■ PROBLEM DETAILS
Once the line containing "localparam [2:0] ST_STEP = 3'b100;" is found in the entries below, restate it and each following line word for word, stopping after the line containing "if (srst || restart || !request) begin".

Saved data entries
= Beginning of Section =
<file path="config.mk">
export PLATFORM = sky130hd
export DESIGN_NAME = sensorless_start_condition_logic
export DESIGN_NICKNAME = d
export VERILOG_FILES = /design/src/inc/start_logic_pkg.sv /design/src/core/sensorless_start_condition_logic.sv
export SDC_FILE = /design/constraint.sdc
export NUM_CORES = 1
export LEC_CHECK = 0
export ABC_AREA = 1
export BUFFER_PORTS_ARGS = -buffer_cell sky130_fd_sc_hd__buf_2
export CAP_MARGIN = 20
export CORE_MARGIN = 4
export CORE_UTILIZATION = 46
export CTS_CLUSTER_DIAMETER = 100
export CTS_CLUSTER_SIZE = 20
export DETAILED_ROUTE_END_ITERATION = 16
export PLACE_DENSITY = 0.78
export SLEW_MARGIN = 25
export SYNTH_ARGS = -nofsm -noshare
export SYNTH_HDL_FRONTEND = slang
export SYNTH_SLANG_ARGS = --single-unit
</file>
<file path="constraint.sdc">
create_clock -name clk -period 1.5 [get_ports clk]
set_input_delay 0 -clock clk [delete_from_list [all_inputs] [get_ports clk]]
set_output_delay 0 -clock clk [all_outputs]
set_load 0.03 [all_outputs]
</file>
= End of Section =
= Beginning of Section =
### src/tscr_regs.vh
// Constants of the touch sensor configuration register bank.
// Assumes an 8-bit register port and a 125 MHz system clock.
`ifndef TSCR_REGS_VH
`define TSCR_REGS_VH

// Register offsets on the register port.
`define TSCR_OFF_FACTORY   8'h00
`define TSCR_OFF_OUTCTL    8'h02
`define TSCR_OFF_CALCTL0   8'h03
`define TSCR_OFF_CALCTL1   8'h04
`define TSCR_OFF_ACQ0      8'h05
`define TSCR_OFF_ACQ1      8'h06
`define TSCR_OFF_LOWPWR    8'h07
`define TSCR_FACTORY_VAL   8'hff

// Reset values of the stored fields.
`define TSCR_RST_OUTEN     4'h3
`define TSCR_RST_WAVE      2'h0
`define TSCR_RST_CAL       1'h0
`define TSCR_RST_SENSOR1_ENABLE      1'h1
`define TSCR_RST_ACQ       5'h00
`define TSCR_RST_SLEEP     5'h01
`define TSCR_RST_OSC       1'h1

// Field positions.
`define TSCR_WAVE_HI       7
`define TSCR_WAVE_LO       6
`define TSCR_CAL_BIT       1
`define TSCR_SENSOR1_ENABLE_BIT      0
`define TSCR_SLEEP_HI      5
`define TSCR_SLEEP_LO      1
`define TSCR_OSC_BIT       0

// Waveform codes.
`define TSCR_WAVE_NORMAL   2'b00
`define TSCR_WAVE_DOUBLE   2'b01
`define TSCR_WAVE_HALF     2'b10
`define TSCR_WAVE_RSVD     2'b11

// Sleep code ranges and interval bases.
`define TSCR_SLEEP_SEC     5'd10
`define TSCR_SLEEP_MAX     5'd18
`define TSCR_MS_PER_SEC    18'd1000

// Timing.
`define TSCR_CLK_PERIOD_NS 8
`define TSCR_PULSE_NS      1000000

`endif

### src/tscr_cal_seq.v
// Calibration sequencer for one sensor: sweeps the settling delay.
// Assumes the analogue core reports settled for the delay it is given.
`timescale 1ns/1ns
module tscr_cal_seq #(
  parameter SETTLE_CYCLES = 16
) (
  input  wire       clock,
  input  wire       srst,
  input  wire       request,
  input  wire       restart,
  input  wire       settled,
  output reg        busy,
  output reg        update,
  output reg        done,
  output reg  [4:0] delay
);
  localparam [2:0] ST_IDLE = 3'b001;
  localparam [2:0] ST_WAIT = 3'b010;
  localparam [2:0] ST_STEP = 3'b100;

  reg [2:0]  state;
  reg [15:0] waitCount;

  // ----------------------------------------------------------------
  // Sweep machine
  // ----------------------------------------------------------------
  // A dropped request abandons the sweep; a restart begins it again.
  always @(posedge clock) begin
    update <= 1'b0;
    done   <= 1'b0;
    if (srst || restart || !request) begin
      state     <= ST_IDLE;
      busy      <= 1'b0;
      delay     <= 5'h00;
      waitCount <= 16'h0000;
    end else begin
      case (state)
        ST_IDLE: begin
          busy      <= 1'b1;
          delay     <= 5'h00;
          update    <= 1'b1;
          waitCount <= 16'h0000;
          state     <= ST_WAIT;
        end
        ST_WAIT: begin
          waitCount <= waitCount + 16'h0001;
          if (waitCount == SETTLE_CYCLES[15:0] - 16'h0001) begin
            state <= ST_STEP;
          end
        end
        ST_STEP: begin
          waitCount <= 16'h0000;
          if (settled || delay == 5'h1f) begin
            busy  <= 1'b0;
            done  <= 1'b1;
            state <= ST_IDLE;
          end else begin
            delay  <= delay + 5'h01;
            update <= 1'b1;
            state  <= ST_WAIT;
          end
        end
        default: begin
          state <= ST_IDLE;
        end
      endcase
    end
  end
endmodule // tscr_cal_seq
= End of Section =
■ PROBLEM SOLUTION
  localparam [2:0] ST_STEP = 3'b100;

  reg [2:0]  state;
  reg [15:0] waitCount;

  // ----------------------------------------------------------------
  // Sweep machine
  // ----------------------------------------------------------------
  // A dropped request abandons the sweep; a restart begins it again.
  always @(posedge clock) begin
    update <= 1'b0;
    done   <= 1'b0;
    if (srst || restart || !request) begin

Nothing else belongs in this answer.